Exercise description
Take the entries that follow and return exactly the lines from the one holding "group,metric,value,unit" through the one holding "layout,final_util,7.14,%", both included. Nothing else is needed.

Entries supplied
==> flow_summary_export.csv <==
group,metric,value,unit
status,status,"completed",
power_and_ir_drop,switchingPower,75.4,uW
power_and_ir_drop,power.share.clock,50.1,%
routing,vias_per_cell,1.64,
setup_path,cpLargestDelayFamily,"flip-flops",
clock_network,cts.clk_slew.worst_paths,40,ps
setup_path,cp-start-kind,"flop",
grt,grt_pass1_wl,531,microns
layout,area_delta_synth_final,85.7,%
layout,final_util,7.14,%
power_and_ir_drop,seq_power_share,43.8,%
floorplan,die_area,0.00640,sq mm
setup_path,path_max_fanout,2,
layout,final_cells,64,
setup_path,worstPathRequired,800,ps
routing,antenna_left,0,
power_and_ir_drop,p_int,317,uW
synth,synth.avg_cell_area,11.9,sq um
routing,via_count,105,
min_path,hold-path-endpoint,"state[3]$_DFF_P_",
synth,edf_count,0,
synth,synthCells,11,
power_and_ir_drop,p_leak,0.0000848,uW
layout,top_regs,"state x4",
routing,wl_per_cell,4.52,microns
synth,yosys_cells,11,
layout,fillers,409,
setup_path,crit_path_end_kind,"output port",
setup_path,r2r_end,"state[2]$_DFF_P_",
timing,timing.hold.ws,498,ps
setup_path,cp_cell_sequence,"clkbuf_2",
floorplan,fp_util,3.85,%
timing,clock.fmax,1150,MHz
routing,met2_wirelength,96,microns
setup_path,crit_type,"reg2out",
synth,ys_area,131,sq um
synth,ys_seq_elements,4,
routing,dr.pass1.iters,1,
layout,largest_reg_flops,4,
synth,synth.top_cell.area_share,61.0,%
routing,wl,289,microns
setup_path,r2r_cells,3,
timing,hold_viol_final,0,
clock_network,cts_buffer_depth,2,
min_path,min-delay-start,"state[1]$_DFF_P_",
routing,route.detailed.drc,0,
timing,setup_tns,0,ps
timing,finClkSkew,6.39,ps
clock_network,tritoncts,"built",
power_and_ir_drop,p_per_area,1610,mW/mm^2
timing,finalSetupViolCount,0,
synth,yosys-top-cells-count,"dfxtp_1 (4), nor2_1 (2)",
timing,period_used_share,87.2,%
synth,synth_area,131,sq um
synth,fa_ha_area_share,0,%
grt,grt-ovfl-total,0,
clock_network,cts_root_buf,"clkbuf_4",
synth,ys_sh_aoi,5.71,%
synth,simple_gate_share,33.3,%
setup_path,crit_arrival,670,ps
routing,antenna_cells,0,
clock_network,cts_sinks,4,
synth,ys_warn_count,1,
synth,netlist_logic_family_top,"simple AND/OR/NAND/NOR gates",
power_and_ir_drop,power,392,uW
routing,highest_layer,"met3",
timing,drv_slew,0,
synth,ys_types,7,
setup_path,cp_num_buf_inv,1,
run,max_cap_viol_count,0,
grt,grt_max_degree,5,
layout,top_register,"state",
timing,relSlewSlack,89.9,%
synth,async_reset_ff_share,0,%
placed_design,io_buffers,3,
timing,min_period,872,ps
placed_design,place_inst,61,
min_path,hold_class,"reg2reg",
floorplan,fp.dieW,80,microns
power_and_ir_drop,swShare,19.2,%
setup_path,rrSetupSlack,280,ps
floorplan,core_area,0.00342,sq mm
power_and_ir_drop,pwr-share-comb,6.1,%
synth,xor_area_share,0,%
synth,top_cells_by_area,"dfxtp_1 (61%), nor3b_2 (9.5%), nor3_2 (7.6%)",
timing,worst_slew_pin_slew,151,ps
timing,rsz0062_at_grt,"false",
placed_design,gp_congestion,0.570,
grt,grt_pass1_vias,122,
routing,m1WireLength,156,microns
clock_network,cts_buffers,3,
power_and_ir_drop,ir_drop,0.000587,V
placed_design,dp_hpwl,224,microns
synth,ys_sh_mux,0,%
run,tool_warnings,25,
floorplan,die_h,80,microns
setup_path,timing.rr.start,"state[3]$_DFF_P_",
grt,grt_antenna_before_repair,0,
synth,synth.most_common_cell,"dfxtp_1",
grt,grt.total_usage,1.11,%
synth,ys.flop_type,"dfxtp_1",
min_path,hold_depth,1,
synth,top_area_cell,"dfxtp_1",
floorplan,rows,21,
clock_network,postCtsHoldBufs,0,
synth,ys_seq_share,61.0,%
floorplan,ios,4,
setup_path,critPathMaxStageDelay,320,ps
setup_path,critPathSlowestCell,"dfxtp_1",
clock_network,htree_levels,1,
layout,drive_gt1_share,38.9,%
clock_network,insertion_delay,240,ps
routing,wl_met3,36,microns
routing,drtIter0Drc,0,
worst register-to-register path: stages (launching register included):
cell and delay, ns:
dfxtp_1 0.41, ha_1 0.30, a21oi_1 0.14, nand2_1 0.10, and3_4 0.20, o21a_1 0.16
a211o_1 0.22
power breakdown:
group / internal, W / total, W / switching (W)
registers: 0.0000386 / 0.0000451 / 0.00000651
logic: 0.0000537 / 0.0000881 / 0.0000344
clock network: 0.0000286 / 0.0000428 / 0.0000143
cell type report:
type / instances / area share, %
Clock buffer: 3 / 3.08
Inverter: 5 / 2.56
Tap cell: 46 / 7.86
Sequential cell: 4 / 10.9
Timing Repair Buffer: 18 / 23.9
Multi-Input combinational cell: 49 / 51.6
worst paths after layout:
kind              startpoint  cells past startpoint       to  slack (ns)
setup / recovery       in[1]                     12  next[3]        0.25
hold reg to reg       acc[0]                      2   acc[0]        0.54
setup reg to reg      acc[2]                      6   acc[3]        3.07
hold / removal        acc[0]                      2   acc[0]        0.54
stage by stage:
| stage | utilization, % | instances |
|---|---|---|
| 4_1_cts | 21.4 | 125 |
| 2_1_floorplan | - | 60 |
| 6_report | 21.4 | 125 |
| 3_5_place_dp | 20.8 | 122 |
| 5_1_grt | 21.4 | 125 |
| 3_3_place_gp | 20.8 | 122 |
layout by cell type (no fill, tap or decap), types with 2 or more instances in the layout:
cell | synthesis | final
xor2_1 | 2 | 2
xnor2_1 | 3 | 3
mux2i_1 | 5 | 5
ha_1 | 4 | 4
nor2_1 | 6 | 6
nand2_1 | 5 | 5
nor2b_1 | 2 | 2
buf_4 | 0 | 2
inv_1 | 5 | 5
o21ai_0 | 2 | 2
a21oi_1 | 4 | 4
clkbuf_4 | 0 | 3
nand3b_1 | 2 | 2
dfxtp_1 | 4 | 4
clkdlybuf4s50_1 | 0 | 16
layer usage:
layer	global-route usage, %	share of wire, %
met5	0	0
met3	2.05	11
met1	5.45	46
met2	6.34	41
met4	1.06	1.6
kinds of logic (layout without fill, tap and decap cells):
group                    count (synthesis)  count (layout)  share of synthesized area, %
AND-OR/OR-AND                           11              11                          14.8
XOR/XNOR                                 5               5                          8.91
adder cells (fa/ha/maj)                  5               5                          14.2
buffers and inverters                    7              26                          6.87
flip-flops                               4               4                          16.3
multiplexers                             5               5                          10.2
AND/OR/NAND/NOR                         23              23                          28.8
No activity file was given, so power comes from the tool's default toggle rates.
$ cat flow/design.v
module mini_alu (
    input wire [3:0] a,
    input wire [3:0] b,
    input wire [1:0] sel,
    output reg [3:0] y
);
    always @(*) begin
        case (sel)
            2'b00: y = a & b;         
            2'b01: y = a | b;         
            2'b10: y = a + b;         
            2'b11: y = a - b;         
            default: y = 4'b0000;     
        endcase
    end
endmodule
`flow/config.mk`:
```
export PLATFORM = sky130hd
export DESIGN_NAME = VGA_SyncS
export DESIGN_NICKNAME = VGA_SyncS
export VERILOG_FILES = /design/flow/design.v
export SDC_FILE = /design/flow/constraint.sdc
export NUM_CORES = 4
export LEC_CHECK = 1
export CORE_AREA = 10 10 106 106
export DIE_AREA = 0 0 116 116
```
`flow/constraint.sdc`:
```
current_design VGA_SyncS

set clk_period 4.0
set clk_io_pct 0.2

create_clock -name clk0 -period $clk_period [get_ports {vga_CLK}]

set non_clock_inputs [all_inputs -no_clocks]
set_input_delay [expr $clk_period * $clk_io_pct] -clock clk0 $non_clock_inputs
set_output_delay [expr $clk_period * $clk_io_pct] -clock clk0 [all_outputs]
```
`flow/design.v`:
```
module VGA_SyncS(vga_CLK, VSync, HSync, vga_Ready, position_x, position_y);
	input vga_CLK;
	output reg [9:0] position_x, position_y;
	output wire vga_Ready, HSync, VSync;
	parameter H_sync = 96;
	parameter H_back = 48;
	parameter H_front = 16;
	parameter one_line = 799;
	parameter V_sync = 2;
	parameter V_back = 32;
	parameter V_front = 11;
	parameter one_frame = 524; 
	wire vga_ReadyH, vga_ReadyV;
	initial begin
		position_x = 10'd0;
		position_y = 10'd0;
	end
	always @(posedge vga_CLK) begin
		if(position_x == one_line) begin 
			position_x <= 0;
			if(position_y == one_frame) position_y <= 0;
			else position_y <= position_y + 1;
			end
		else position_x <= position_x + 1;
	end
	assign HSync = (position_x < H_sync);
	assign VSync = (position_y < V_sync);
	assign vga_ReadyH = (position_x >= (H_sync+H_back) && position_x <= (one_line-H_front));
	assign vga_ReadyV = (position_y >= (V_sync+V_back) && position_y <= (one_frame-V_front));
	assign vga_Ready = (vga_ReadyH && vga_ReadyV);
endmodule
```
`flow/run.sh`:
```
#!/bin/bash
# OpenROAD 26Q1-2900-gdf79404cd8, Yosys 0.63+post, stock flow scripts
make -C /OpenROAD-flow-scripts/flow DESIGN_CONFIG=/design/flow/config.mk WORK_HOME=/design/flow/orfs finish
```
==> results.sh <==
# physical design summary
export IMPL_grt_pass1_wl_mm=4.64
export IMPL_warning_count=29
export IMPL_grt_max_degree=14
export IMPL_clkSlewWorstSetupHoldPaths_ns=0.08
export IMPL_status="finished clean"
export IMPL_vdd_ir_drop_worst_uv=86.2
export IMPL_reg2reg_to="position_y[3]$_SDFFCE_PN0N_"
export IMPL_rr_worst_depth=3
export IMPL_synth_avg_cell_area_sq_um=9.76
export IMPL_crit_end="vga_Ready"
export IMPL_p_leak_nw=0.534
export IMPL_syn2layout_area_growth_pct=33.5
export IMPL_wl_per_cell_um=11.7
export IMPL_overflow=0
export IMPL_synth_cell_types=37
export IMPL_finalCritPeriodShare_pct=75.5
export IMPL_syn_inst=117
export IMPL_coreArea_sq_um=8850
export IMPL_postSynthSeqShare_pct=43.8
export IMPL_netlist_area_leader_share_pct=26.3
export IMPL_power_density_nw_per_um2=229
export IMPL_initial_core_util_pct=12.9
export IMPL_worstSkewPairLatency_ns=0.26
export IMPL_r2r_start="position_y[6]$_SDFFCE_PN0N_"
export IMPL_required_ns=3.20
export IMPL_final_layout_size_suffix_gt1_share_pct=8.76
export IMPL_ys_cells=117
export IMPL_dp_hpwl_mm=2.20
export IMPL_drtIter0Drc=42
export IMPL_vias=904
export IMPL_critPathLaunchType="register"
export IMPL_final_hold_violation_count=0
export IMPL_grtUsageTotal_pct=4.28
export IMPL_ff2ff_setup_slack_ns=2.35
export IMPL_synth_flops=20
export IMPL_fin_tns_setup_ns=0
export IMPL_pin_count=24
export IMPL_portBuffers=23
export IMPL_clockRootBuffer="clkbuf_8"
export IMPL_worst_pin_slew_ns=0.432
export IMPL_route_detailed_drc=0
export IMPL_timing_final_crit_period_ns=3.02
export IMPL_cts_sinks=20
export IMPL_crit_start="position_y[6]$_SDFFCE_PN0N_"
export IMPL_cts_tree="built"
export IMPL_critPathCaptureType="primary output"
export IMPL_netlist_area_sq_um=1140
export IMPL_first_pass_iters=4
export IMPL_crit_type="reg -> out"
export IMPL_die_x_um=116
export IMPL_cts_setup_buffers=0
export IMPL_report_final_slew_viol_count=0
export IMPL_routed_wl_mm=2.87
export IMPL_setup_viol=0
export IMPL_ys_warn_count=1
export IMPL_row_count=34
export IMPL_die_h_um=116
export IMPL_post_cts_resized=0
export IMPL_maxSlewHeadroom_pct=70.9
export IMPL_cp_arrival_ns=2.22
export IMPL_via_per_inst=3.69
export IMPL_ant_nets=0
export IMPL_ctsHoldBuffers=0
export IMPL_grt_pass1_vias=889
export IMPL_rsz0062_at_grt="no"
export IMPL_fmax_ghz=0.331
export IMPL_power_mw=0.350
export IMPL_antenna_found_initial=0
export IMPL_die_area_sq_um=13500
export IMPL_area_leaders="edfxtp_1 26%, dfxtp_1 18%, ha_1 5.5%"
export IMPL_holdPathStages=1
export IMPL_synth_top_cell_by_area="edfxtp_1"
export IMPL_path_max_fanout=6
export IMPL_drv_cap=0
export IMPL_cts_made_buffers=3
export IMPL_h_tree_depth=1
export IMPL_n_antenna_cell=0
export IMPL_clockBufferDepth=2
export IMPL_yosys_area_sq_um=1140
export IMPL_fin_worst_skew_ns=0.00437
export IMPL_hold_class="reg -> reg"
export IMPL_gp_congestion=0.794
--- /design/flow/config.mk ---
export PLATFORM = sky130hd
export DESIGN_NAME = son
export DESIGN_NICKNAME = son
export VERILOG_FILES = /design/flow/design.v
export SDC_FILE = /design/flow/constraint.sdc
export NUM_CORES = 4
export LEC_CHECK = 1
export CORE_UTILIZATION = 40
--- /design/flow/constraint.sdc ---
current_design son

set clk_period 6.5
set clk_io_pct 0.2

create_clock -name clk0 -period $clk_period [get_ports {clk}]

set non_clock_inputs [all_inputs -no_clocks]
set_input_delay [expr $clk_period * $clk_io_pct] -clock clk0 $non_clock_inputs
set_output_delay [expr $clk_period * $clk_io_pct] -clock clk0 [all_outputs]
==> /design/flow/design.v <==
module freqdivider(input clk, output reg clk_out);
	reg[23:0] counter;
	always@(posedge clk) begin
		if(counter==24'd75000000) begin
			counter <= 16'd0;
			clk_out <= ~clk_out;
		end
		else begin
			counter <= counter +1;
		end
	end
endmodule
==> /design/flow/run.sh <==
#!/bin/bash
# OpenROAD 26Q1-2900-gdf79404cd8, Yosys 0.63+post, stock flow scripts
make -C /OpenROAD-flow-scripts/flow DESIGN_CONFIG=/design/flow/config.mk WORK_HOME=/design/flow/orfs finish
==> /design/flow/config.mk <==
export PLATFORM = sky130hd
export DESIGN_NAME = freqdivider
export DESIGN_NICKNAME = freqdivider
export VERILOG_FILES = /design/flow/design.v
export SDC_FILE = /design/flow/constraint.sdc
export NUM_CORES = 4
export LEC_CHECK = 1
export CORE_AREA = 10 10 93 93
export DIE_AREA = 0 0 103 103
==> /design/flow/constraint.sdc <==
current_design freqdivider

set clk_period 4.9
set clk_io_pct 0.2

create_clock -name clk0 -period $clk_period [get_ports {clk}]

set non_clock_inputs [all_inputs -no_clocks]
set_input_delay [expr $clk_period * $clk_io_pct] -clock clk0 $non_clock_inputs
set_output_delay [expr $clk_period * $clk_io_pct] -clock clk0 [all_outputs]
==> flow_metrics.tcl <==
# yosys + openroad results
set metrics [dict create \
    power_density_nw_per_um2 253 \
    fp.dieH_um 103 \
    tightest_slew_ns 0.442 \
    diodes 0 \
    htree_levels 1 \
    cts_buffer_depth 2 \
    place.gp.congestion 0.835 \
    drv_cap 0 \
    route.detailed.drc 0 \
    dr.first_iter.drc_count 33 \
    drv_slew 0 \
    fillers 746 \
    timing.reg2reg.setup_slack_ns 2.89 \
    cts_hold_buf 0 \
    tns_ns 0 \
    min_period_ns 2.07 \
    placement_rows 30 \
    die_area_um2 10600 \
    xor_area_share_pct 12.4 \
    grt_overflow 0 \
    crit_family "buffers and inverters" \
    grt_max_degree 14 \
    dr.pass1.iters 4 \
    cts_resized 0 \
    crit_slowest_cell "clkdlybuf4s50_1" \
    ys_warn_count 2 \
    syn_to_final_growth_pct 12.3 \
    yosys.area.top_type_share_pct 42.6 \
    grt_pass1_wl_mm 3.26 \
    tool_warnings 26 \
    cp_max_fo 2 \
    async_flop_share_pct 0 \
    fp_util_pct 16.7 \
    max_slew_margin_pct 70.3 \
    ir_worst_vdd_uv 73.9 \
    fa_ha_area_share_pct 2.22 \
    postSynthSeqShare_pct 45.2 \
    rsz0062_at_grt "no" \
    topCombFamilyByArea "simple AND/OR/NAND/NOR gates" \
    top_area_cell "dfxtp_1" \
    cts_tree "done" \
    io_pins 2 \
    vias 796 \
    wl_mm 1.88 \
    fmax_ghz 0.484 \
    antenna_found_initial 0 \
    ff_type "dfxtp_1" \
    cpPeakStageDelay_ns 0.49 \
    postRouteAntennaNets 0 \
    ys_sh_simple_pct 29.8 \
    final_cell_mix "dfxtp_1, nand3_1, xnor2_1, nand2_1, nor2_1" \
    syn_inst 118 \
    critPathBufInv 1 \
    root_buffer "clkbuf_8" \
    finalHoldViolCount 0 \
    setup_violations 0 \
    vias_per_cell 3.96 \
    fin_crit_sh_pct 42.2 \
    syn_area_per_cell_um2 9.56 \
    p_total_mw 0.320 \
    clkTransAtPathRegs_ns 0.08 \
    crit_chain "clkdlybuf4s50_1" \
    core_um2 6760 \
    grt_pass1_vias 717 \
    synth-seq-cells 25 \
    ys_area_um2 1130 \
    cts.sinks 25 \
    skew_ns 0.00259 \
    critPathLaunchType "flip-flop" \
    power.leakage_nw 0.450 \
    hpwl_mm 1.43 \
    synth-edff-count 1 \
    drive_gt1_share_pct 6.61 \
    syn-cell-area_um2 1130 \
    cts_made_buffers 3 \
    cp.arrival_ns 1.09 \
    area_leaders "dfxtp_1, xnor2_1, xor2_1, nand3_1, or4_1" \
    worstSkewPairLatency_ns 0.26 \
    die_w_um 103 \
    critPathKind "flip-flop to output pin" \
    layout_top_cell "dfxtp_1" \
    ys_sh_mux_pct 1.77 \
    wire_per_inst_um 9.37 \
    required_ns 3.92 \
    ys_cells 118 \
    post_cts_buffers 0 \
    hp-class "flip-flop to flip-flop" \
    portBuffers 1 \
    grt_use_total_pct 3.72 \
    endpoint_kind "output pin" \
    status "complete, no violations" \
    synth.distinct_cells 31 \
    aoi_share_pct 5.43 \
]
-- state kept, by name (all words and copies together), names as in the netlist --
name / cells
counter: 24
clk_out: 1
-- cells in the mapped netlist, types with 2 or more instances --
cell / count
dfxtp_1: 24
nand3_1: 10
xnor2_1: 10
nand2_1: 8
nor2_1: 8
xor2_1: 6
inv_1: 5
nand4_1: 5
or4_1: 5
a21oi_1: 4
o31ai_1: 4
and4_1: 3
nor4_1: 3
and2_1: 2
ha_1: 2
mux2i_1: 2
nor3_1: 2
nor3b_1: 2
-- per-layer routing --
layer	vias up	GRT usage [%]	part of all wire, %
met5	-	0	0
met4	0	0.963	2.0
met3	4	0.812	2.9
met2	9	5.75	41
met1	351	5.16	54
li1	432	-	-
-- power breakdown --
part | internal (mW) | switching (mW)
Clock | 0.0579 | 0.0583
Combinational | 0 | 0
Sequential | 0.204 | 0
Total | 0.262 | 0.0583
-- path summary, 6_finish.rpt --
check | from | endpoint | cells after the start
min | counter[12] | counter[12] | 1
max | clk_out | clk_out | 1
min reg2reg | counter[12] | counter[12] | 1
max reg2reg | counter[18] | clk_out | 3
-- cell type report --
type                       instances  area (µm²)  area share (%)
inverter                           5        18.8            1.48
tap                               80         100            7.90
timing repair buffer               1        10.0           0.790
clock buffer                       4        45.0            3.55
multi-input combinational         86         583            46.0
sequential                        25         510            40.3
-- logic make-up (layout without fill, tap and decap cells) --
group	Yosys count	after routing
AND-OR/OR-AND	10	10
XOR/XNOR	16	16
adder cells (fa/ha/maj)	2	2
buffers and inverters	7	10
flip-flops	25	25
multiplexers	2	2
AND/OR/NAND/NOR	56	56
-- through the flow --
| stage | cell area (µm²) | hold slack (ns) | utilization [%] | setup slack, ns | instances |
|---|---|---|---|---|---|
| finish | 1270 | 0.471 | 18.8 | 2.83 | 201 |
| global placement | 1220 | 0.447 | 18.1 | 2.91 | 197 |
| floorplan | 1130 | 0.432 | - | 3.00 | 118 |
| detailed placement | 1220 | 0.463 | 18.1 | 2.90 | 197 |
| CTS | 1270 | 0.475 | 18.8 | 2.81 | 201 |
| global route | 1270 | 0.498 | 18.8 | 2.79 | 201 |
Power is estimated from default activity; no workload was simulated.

Output for this task
group,metric,value,unit
status,status,"completed",
power_and_ir_drop,switchingPower,75.4,uW
power_and_ir_drop,power.share.clock,50.1,%
routing,vias_per_cell,1.64,
setup_path,cpLargestDelayFamily,"flip-flops",
clock_network,cts.clk_slew.worst_paths,40,ps
setup_path,cp-start-kind,"flop",
grt,grt_pass1_wl,531,microns
layout,area_delta_synth_final,85.7,%
layout,final_util,7.14,%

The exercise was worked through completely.